> [What is required] Repeat the listing below word for word, stopping after the line that contains "create_clock -name i_clk_sys".

> [Material provided]
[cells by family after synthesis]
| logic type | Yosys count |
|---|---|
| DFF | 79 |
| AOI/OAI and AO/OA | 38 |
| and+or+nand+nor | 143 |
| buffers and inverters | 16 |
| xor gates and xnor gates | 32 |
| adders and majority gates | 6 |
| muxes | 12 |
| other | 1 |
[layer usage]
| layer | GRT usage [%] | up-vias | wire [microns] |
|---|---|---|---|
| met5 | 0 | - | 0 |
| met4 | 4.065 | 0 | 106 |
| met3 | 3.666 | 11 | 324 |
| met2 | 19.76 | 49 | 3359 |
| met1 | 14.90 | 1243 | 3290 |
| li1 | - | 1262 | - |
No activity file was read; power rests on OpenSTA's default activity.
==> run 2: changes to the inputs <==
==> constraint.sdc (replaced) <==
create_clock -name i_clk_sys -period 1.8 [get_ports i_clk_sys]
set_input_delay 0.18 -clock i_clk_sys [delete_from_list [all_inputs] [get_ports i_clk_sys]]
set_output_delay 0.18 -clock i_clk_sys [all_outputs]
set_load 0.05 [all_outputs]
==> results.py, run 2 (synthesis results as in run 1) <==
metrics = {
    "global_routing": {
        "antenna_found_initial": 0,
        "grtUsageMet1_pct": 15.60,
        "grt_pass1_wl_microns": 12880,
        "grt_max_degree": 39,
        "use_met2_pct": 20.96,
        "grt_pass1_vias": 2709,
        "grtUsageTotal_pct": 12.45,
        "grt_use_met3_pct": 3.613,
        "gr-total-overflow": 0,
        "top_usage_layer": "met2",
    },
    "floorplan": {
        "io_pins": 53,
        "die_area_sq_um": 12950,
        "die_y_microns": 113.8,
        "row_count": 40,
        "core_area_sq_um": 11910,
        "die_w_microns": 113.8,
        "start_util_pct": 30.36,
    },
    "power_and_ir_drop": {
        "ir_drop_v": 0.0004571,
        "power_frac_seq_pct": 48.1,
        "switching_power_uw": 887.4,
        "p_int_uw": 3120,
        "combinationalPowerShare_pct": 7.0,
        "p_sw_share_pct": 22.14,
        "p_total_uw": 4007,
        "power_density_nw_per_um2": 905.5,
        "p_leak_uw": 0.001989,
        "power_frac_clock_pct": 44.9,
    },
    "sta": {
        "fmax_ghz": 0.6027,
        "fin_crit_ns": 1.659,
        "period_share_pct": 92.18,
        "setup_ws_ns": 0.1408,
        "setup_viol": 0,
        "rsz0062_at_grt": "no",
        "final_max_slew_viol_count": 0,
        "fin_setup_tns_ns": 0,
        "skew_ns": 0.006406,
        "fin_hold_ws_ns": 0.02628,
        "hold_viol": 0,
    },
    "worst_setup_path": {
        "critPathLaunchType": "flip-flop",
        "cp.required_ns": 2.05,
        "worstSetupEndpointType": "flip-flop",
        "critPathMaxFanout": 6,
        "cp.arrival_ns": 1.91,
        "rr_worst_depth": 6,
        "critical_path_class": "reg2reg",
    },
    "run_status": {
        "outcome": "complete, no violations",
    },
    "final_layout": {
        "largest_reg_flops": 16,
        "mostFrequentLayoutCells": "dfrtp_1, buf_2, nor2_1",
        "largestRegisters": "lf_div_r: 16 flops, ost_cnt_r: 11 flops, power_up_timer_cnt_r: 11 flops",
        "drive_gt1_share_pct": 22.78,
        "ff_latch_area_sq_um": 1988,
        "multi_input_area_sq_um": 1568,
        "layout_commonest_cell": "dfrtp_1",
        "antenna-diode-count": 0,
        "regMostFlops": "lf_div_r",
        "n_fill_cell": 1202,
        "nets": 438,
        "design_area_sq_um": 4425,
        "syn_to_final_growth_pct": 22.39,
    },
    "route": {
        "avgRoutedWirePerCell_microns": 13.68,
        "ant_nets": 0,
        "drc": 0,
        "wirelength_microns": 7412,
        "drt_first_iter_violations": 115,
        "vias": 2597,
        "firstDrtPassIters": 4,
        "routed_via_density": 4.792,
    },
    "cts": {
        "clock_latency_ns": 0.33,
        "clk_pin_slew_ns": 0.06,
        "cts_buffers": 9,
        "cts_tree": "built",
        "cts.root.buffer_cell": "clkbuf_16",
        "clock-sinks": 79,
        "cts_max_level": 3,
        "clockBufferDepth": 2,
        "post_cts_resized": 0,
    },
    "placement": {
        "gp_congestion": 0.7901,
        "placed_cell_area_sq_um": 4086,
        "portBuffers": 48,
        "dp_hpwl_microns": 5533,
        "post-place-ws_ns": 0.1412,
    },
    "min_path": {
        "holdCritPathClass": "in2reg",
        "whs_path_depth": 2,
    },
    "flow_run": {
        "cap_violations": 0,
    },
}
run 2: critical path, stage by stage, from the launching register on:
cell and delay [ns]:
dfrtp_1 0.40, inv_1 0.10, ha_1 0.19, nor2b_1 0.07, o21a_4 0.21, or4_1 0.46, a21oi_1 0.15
--- src/hdl/afe_cmd_pkg.sv ---
`default_nettype none
package afe_cmd_pkg;
  localparam int CLK_MHZ = 100;
  localparam int DATA_W = 24;
  localparam int REG_W = 16;
  localparam int CHANNELS = 16;
  localparam int RW_BIT = 13;
  localparam logic [12:0] ADDR_CMD_LAST = 13'h001F;
  localparam logic [12:0] ADDR_RDCMD_LAST = 13'h0008;
  localparam logic [12:0] ADDR_CHAN_LAST = 13'h000F;
  localparam logic [12:0] ADDR_CONV_LAST = 13'h0004;
  localparam logic [12:0] ADDR_CK_FIRST = 13'h0006;
  localparam logic [12:0] ADDR_CFG0 = 13'h0020;
  localparam logic [12:0] ADDR_CFG1 = 13'h0021;
  localparam logic [12:0] ADDR_CK_CFG = 13'h0025;
  localparam logic [12:0] ADDR_CK_COEF = 13'h0026;
  localparam logic [12:0] ADDR_CK_TRIM = 13'h0027;
  localparam logic [12:0] ADDR_SYSCFG0 = 13'h0030;
  localparam logic [12:0] ADDR_STATUS = 13'h0031;
  localparam logic [12:0] ADDR_DATA0 = 13'h0040;
  localparam logic [15:0] INSTR_RD = 16'h2000;
  localparam logic [15:0] INSTR_WR = 16'h0000;
  localparam logic [15:0] CMD_CK_CFG = 16'h2006;
  localparam logic [15:0] CMD_CK_COEF = 16'h2007;
  localparam logic [15:0] CMD_CK_TRIM = 16'h2008;
  localparam int SYS_PW_BIT = 15;
  localparam int F_POS_MSB = 15;
  localparam int F_POS_LSB = 12;
  localparam int F_NEG_MSB = 11;
  localparam int F_NEG_LSB = 8;
  localparam int F_GAIN_MSB = 7;
  localparam int F_GAIN_LSB = 5;
  localparam int F_HV_BIT = 4;
  localparam int F_LV_MSB = 3;
  localparam int F_LV_LSB = 1;
  localparam int F_TCC_BIT = 0;
  localparam int F_CAL_MSB = 15;
  localparam int F_CAL_LSB = 12;
  localparam int F_THR_MSB = 11;
  localparam int F_THR_LSB = 8;
  localparam logic [2:0] LV_LAST = 3'h5;
  localparam logic [15:0] CFG_RESET = 16'h0000;
  localparam logic [3:0] DATA_READY_OUT_SHORT = 4'h2;
  localparam logic [3:0] DATA_READY_OUT_LONG = 4'h8;
  localparam int CK_WAIT_CYC = 64;
  localparam logic [5:0] CFG_LAST = 6'h20;
  localparam logic [5:0] COEF_LAST = 6'h2F;
  localparam logic [5:0] TRIM_LAST = 6'h0F;
  localparam logic [15:0] CRC_POLY = 16'h1021;
  localparam logic [15:0] CRC_INIT = 16'hFFFF;
  localparam logic [3:0] SCLK_HALF = 4'h8;
  localparam logic [4:0] BITS_INSTR = 5'h10;
  localparam logic [4:0] BITS_REG = 5'h10;
  localparam logic [4:0] BITS_DATA = 5'h18;
  typedef enum logic [1:0] {CK_CFG = 2'b00, CK_COEF = 2'b01, CK_TRIM = 2'b11} ck_kind_t;

  function automatic logic is_data_addr(input logic [12:0] a);
    return a[12:4] == ADDR_DATA0[12:4];
  endfunction

  // Number of data bits that follow an instruction word.
  function automatic logic [4:0] data_bits(input logic [15:0] instr);
    logic [12:0] a;
    a = instr[12:0];
    if (!instr[RW_BIT] && a <= ADDR_CMD_LAST) return 5'h00;
    if (instr[RW_BIT] && a <= ADDR_RDCMD_LAST) return 5'h00;
    return is_data_addr(a) ? BITS_DATA : BITS_REG;
  endfunction
endpackage
`default_nettype wire

--- src/hdl/afe_spi_if.sv ---
`default_nettype none
interface afe_spi_if;
  logic chip_select_n;
  logic sclk;
  logic mosi;
  logic miso;
  logic data_ready_out;
  modport dev (input chip_select_n, input sclk, input mosi, output miso, output data_ready_out);
  modport host (output chip_select_n, output sclk, output mosi, input miso, input data_ready_out);
endinterface
`default_nettype wire

--- src/hdl/afe_dev_end.sv ---
`default_nettype none
// Behaviour
// RL1: Code 0x2006 checksums configuration into 0x25.
// RL2: Code 0x2007 checksums coefficients into 0x26.
// RL3: Code 0x2008 checksums factory trim into 0x27.
// RL4: Host waits ready or 64 clocks.
// RL5: Ready pulse after checksum, within 64 clocks.
// RL6: Read instruction is 0x2000 plus address.
// RL7: Write instruction is address, then data.
// RL8: Conversion stored in channel data, ready rises.
// RL9: Direct readback shifts result while select low.
// RL10: Host may read channel data register instead.
// RL11: Ready pulse two clocks, eight when selected.
// RL12: Channel configuration reached through channel pointer.
// RL13: Sixteen channels, pointer shown in status.
// RL14: Registers 16 bits, data registers 24.
// RL15: Configuration 0 bits 15:12 positive input.
// RL16: Bits 11:8 negative input, same codes.
// RL17: Bits 7:5 select gain 0.2x to 16x.
// RL18: Bit 4 selects high-voltage or internal pair.
// RL19: Bits 3:1 select internal signal pair.
// RL20: Bit 0 set disables tempco correction.
// RL21: Configuration 1 bits 15:12 calibration pair.
// RL22: Configuration 1 bits 11:8 threshold set.
// RL23: Channel select is codes 0x0000 to 0x000F.
module afe_dev_end (
  input wire logic i_mclk,
  input wire logic i_rstn,
  afe_spi_if.dev spi,
  input wire logic i_conv_valid,
  input wire logic [3:0] i_conv_chan,
  input wire logic [afe_cmd_pkg::DATA_W-1:0] i_conv_data,
  input wire logic [3:0] i_cfg_chan,
  input wire logic [afe_cmd_pkg::DATA_W-1:0] i_coef_word,
  input wire logic [afe_cmd_pkg::REG_W-1:0] i_trim_word,
  output logic o_conv_start,
  output logic [2:0] o_conv_mode,
  output logic [5:0] o_word_idx,
  output logic [3:0] o_ch_ptr,
  output logic [3:0] o_pos_sel,
  output logic [3:0] o_neg_sel,
  output logic [2:0] o_gain_sel,
  output logic o_high_voltage_source_select,
  output logic [2:0] o_lv_sel,
  output logic o_tcc_dis,
  output logic [3:0] o_cal_ptr,
  output logic [3:0] o_thr_sel,
  output logic o_sel_unused
);
  import afe_cmd_pkg::*;

  typedef enum logic [2:0] {
    D_IDLE = 3'b000, D_INSTR = 3'b001, D_DATA = 3'b011, D_DIRECT = 3'b010, D_DONE = 3'b110
  } dev_state_t;

  logic [1:0] cs_s_ff;
  logic [1:0] sck_s_ff;
  logic [1:0] mo_s_ff;
  logic sck_d_ff;
  dev_state_t st_ff;
  logic [4:0] cnt_ff;
  logic [4:0] len_ff;
  logic [23:0] rx_ff;
  logic [23:0] tx_ff;
  logic [15:0] instr_ff;
  logic instr_done_ff;
  logic data_done_ff;
  logic [15:0] cfg0_ff [CHANNELS];
  logic [15:0] cfg1_ff [CHANNELS];
  logic [23:0] data_ff [CHANNELS];
  logic [15:0] sys_ff;
  logic [15:0] ck_res_ff [3];
  logic [3:0] ptr_ff;
  logic ck_busy_ff;
  logic ck_fin_ff;
  logic [5:0] ck_idx_ff;
  ck_kind_t ck_kind_ff;
  logic data_ready_out_ff;
  logic [3:0] data_ready_out_cnt_ff;
  logic [15:0] crc;
  logic [23:0] ck_word;
  logic [23:0] rd_val;
  logic sck_rise;
  logic cs_act;
  logic [15:0] nxt_instr;
  logic [12:0] addr;
  logic [1:0] ck_slot;

  assign sck_rise = sck_s_ff[1] & ~sck_d_ff;
  assign cs_act = ~cs_s_ff[1];
  assign nxt_instr = {rx_ff[14:0], mo_s_ff[1]};
  assign addr = instr_ff[12:0];
  assign ck_slot = (ck_kind_ff == CK_CFG) ? 2'h0 : (ck_kind_ff == CK_COEF) ? 2'h1 : 2'h2;
  assign spi.miso = tx_ff[23];
  assign spi.data_ready_out = data_ready_out_ff;
  assign o_word_idx = ck_idx_ff;
  assign o_ch_ptr = ptr_ff;

  always_ff @(posedge i_mclk or negedge i_rstn) begin
    if (!i_rstn) begin
      cs_s_ff <= 2'b11;
      sck_s_ff <= 2'b00;
      mo_s_ff <= 2'b00;
      sck_d_ff <= 1'b0;
    end else begin
      cs_s_ff <= {cs_s_ff[0], spi.chip_select_n};
      sck_s_ff <= {sck_s_ff[0], spi.sclk};
      mo_s_ff <= {mo_s_ff[0], spi.mosi};
      sck_d_ff <= sck_s_ff[1];
    end
  end

  // Frame sequencing: 16-bit instruction, then the data bits it implies.
  always_ff @(posedge i_mclk or negedge i_rstn) begin
    if (!i_rstn) begin
      st_ff <= D_IDLE;
      cnt_ff <= 5'h00;
      len_ff <= 5'h00;
      rx_ff <= 24'h000000;
      instr_ff <= 16'h0000;
      instr_done_ff <= 1'b0;
      data_done_ff <= 1'b0;
    end else begin
      instr_done_ff <= 1'b0;
      data_done_ff <= 1'b0;
      if (!cs_act) begin
        st_ff <= D_IDLE;
      end else begin
        unique case (st_ff)
          D_IDLE: begin
            st_ff <= D_INSTR;
            cnt_ff <= 5'h00;
          end
          D_INSTR: if (sck_rise) begin
            rx_ff <= {rx_ff[22:0], mo_s_ff[1]};
            cnt_ff <= 5'(cnt_ff + 5'h01);
            if (cnt_ff == BITS_INSTR - 5'h01) begin
              instr_ff <= nxt_instr;
              instr_done_ff <= 1'b1;
              len_ff <= data_bits(nxt_instr); // [RL6] [RL7]
              cnt_ff <= 5'h00;
              if (data_bits(nxt_instr) != 5'h00) begin
                st_ff <= D_DATA;
              end else if (nxt_instr[RW_BIT] && nxt_instr[12:0] <= ADDR_CONV_LAST) begin
                st_ff <= D_DIRECT; // [RL9]
              end else begin
                st_ff <= D_DONE;
              end
            end
          end
          D_DATA: if (sck_rise) begin
            rx_ff <= {rx_ff[22:0], mo_s_ff[1]};
            cnt_ff <= 5'(cnt_ff + 5'h01);
            if (cnt_ff == len_ff - 5'h01) begin
              data_done_ff <= 1'b1;
              st_ff <= D_DONE;
            end
          end
          D_DIRECT, D_DONE: begin
          end
        endcase
      end
    end
  end

  always_comb begin
    rd_val = 24'h000000;
    if (is_data_addr(addr)) begin
      rd_val = data_ff[addr[3:0]];
    end else begin
      case (addr)
        ADDR_CFG0: rd_val = {8'h00, cfg0_ff[ptr_ff]}; // [RL12]
        ADDR_CFG1: rd_val = {8'h00, cfg1_ff[ptr_ff]};
        ADDR_CK_CFG: rd_val = {8'h00, ck_res_ff[0]};
        ADDR_CK_COEF: rd_val = {8'h00, ck_res_ff[1]};
        ADDR_CK_TRIM: rd_val = {8'h00, ck_res_ff[2]};
        ADDR_SYSCFG0: rd_val = {8'h00, sys_ff};
        ADDR_STATUS: rd_val = {20'h00000, ptr_ff}; // [RL13]
        default: rd_val = 24'h000000;
      endcase
    end
  end

  // Outgoing bits: a read value is left-aligned in the 24-bit buffer.
  always_ff @(posedge i_mclk or negedge i_rstn) begin
    if (!i_rstn) begin
      tx_ff <= 24'h000000;
    end else if (instr_done_ff) begin
      tx_ff <= (len_ff == BITS_DATA) ? rd_val : {rd_val[15:0], 8'h00}; // [RL14]
    end else if (st_ff == D_DIRECT && cs_act && i_conv_valid) begin
      tx_ff <= i_conv_data; // [RL9]
    end else if (sck_rise && (st_ff == D_DATA || st_ff == D_DIRECT)) begin
      tx_ff <= {tx_ff[22:0], 1'b0};
    end
  end

  always_ff @(posedge i_mclk or negedge i_rstn) begin
    if (!i_rstn) begin
      ptr_ff <= 4'h0;
      o_conv_start <= 1'b0;
      o_conv_mode <= 3'h0;
    end else begin
      o_conv_start <= 1'b0;
      if (instr_done_ff && !instr_ff[RW_BIT] && addr <= ADDR_CHAN_LAST) begin
        ptr_ff <= addr[3:0]; // [RL23] [RL12]
      end
      if (instr_done_ff && instr_ff[RW_BIT] && addr <= ADDR_CONV_LAST) begin
        o_conv_start <= 1'b1;
        o_conv_mode <= addr[2:0];
      end
    end
  end

  always_ff @(posedge i_mclk or negedge i_rstn) begin
    if (!i_rstn) begin
      for (int i = 0; i < CHANNELS; i++) begin
        cfg0_ff[i] <= CFG_RESET;
        cfg1_ff[i] <= CFG_RESET;
      end
      sys_ff <= CFG_RESET;
    end else if (data_done_ff && !instr_ff[RW_BIT]) begin
      case (addr)
        ADDR_CFG0: cfg0_ff[ptr_ff] <= rx_ff[15:0]; // [RL12] [RL7]
        ADDR_CFG1: cfg1_ff[ptr_ff] <= rx_ff[15:0];
        ADDR_SYSCFG0: sys_ff <= rx_ff[15:0];
        default: begin
        end
      endcase
    end
  end

  always_ff @(posedge i_mclk or negedge i_rstn) begin
    if (!i_rstn) begin
      for (int i = 0; i < CHANNELS; i++) begin
        data_ff[i] <= 24'h000000;
      end
    end else if (i_conv_valid) begin
      data_ff[i_conv_chan] <= i_conv_data; // [RL8]
    end
  end

  // Checksum walk: one word per clock, so the longest walk ends well inside 64 clocks.
  always_comb begin
    ck_word = 24'h000000;
    unique case (ck_kind_ff)
      CK_CFG: begin
        if (ck_idx_ff < 6'h10) ck_word = {8'h00, cfg0_ff[ck_idx_ff[3:0]]}; // [RL1]
        else if (ck_idx_ff < CFG_LAST) ck_word = {8'h00, cfg1_ff[ck_idx_ff[3:0]]};
        else ck_word = {8'h00, sys_ff};
      end
      CK_COEF: ck_word = i_coef_word; // [RL2]
      CK_TRIM: ck_word = {8'h00, i_trim_word}; // [RL3]
    endcase
  end

  always_ff @(posedge i_mclk or negedge i_rstn) begin
    if (!i_rstn) begin
      ck_busy_ff <= 1'b0;
      ck_fin_ff <= 1'b0;
      ck_kind_ff <= CK_CFG;
      ck_idx_ff <= 6'h00;
    end else begin
      ck_fin_ff <= 1'b0;
      if (!ck_busy_ff && instr_done_ff && instr_ff[RW_BIT] && addr >= ADDR_CK_FIRST
          && addr <= ADDR_RDCMD_LAST) begin
        ck_busy_ff <= 1'b1;
        ck_idx_ff <= 6'h00;
        ck_kind_ff <= (instr_ff == CMD_CK_CFG) ? CK_CFG : (instr_ff == CMD_CK_COEF) ? CK_COEF : CK_TRIM;
      end else if (ck_busy_ff) begin
        ck_idx_ff <= 6'(ck_idx_ff + 6'h01);
        if (ck_idx_ff == ((ck_kind_ff == CK_CFG) ? CFG_LAST : (ck_kind_ff == CK_COEF) ? COEF_LAST : TRIM_LAST)) begin
          ck_busy_ff <= 1'b0;
          ck_fin_ff <= 1'b1;
        end
      end
    end
  end

  crc16_engine u_crc (
    .i_mclk(i_mclk),
    .i_rstn(i_rstn),
    .i_clear(~ck_busy_ff),
    .i_valid(ck_busy_ff),
    .i_wide(ck_kind_ff == CK_COEF),
    .i_word(ck_word),
    .o_crc(crc)
  );

  always_ff @(posedge i_mclk or negedge i_rstn) begin
    if (!i_rstn) begin
      for (int i = 0; i < 3; i++) begin
        ck_res_ff[i] <= 16'h0000;
      end
    end else if (ck_fin_ff) begin
      ck_res_ff[ck_slot] <= crc; // [RL1] [RL2] [RL3]
    end
  end

  always_ff @(posedge i_mclk or negedge i_rstn) begin
    if (!i_rstn) begin
      data_ready_out_ff <= 1'b0;
      data_ready_out_cnt_ff <= 4'h0;
    end else if (ck_fin_ff || i_conv_valid) begin
      data_ready_out_ff <= 1'b1; // [RL5] [RL8]
      data_ready_out_cnt_ff <= (sys_ff[SYS_PW_BIT] ? DATA_READY_OUT_LONG : DATA_READY_OUT_SHORT) - 4'h1; // [RL11]
    end else if (data_ready_out_cnt_ff != 4'h0) begin
      data_ready_out_cnt_ff <= 4'(data_ready_out_cnt_ff - 4'h1);
    end else begin
      data_ready_out_ff <= 1'b0;
    end
  end

  // Field decode for the channel the converter is working on.
  always_ff @(posedge i_mclk or negedge i_rstn) begin
    if (!i_rstn) begin
      o_pos_sel <= 4'h0;
      o_neg_sel <= 4'h0;
      o_gain_sel <= 3'h0;
      o_high_voltage_source_select <= 1'b0;
      o_lv_sel <= 3'h0;
      o_tcc_dis <= 1'b0;
      o_cal_ptr <= 4'h0;
      o_thr_sel <= 4'h0;
      o_sel_unused <= 1'b0;
    end else begin
      o_pos_sel <= cfg0_ff[i_cfg_chan][F_POS_MSB:F_POS_LSB]; // [RL15]
      o_neg_sel <= cfg0_ff[i_cfg_chan][F_NEG_MSB:F_NEG_LSB]; // [RL16]
      o_gain_sel <= cfg0_ff[i_cfg_chan][F_GAIN_MSB:F_GAIN_LSB]; // [RL17]
      o_high_voltage_source_select <= cfg0_ff[i_cfg_chan][F_HV_BIT]; // [RL18]
      o_lv_sel <= cfg0_ff[i_cfg_chan][F_LV_MSB:F_LV_LSB]; // [RL19]
      o_tcc_dis <= cfg0_ff[i_cfg_chan][F_TCC_BIT]; // [RL20]
      o_cal_ptr <= cfg1_ff[i_cfg_chan][F_CAL_MSB:F_CAL_LSB]; // [RL21]
      o_thr_sel <= cfg1_ff[i_cfg_chan][F_THR_MSB:F_THR_LSB]; // [RL22]
      o_sel_unused <= cfg0_ff[i_cfg_chan][F_HV_BIT]
                      ? (cfg0_ff[i_cfg_chan][F_POS_MSB] | cfg0_ff[i_cfg_chan][F_NEG_MSB])
                      : (cfg0_ff[i_cfg_chan][F_LV_MSB:F_LV_LSB] > LV_LAST); // [RL15] [RL16] [RL19]
    end
  end
endmodule // afe_dev_end
`default_nettype wire

--- src/hdl/crc16_engine.sv ---
`default_nettype none
module crc16_engine (
  input wire logic i_mclk,
  input wire logic i_rstn,
  input wire logic i_clear,
  input wire logic i_valid,
  input wire logic i_wide,
  input wire logic [afe_cmd_pkg::DATA_W-1:0] i_word,
  output logic [15:0] o_crc
);
  import afe_cmd_pkg::*;

  // Folds a word in MSB first; a narrow word uses only its low 16 bits.
  function automatic logic [15:0] crc_word(input logic [15:0] c, input logic [23:0] w, input logic wide);
    logic [15:0] r;
    logic fb;
    r = c;
    for (int i = 23; i >= 0; i--) begin
      if (wide || i < 16) begin
        fb = r[15] ^ w[i];
        r = {r[14:0], 1'b0} ^ (fb ? CRC_POLY : 16'h0000);
      end
    end
    return r;
  endfunction

  always_ff @(posedge i_mclk or negedge i_rstn) begin
    if (!i_rstn) begin
      o_crc <= CRC_INIT;
    end else if (i_clear) begin
      o_crc <= CRC_INIT;
    end else if (i_valid) begin
      o_crc <= crc_word(o_crc, i_word, i_wide);
    end
  end
endmodule // crc16_engine
`default_nettype wire

--- src/flat_wrapper.sv ---
// flat-port wrapper written by rule: the top's interface ports become plain ports
module afe_dev_end_flat import afe_cmd_pkg::*;
  (i_mclk, i_rstn, i_conv_valid, i_conv_chan, i_conv_data, i_cfg_chan, i_coef_word, i_trim_word, o_conv_start, o_conv_mode, o_word_idx, o_ch_ptr, o_pos_sel, o_neg_sel, o_gain_sel, o_high_voltage_source_select, o_lv_sel, o_tcc_dis, o_cal_ptr, o_thr_sel, o_sel_unused, spi_chip_select_n, spi_sclk, spi_mosi, spi_miso, spi_data_ready_out);
  afe_spi_if spi_i ();
  input wire logic i_mclk;
  input wire logic i_rstn;
  input wire logic i_conv_valid;
  input wire logic [3:0] i_conv_chan;
  input wire logic [afe_cmd_pkg::DATA_W-1:0] i_conv_data;
  input wire logic [3:0] i_cfg_chan;
  input wire logic [afe_cmd_pkg::DATA_W-1:0] i_coef_word;
  input wire logic [afe_cmd_pkg::REG_W-1:0] i_trim_word;
  output logic o_conv_start;
  output logic [2:0] o_conv_mode;
  output logic [5:0] o_word_idx;
  output logic [3:0] o_ch_ptr;
  output logic [3:0] o_pos_sel;
  output logic [3:0] o_neg_sel;
  output logic [2:0] o_gain_sel;
  output logic o_high_voltage_source_select;
  output logic [2:0] o_lv_sel;
  output logic o_tcc_dis;
  output logic [3:0] o_cal_ptr;
  output logic [3:0] o_thr_sel;
  output logic o_sel_unused;
  input wire logic [$bits(spi_i.chip_select_n)-1:0] spi_chip_select_n;
  input wire logic [$bits(spi_i.sclk)-1:0] spi_sclk;
  input wire logic [$bits(spi_i.mosi)-1:0] spi_mosi;
  output wire logic [$bits(spi_i.miso)-1:0] spi_miso;
  output wire logic [$bits(spi_i.data_ready_out)-1:0] spi_data_ready_out;
  assign spi_i.chip_select_n = spi_chip_select_n;
  assign spi_i.sclk = spi_sclk;
  assign spi_i.mosi = spi_mosi;
  assign spi_miso = spi_i.miso;
  assign spi_data_ready_out = spi_i.data_ready_out;
  afe_dev_end u_core (.i_mclk(i_mclk), .i_rstn(i_rstn), .spi(spi_i), .i_conv_valid(i_conv_valid), .i_conv_chan(i_conv_chan), .i_conv_data(i_conv_data), .i_cfg_chan(i_cfg_chan), .i_coef_word(i_coef_word), .i_trim_word(i_trim_word), .o_conv_start(o_conv_start), .o_conv_mode(o_conv_mode), .o_word_idx(o_word_idx), .o_ch_ptr(o_ch_ptr), .o_pos_sel(o_pos_sel), .o_neg_sel(o_neg_sel), .o_gain_sel(o_gain_sel), .o_high_voltage_source_select(o_high_voltage_source_select), .o_lv_sel(o_lv_sel), .o_tcc_dis(o_tcc_dis), .o_cal_ptr(o_cal_ptr), .o_thr_sel(o_thr_sel), .o_sel_unused(o_sel_unused));
endmodule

> [Reply]
[cells by family after synthesis]
| logic type | Yosys count |
|---|---|
| DFF | 79 |
| AOI/OAI and AO/OA | 38 |
| and+or+nand+nor | 143 |
| buffers and inverters | 16 |
| xor gates and xnor gates | 32 |
| adders and majority gates | 6 |
| muxes | 12 |
| other | 1 |
[layer usage]
| layer | GRT usage [%] | up-vias | wire [microns] |
|---|---|---|---|
| met5 | 0 | - | 0 |
| met4 | 4.065 | 0 | 106 |
| met3 | 3.666 | 11 | 324 |
| met2 | 19.76 | 49 | 3359 |
| met1 | 14.90 | 1243 | 3290 |
| li1 | - | 1262 | - |
No activity file was read; power rests on OpenSTA's default activity.
==> run 2: changes to the inputs <==
==> constraint.sdc (replaced) <==
create_clock -name i_clk_sys -period 1.8 [get_ports i_clk_sys]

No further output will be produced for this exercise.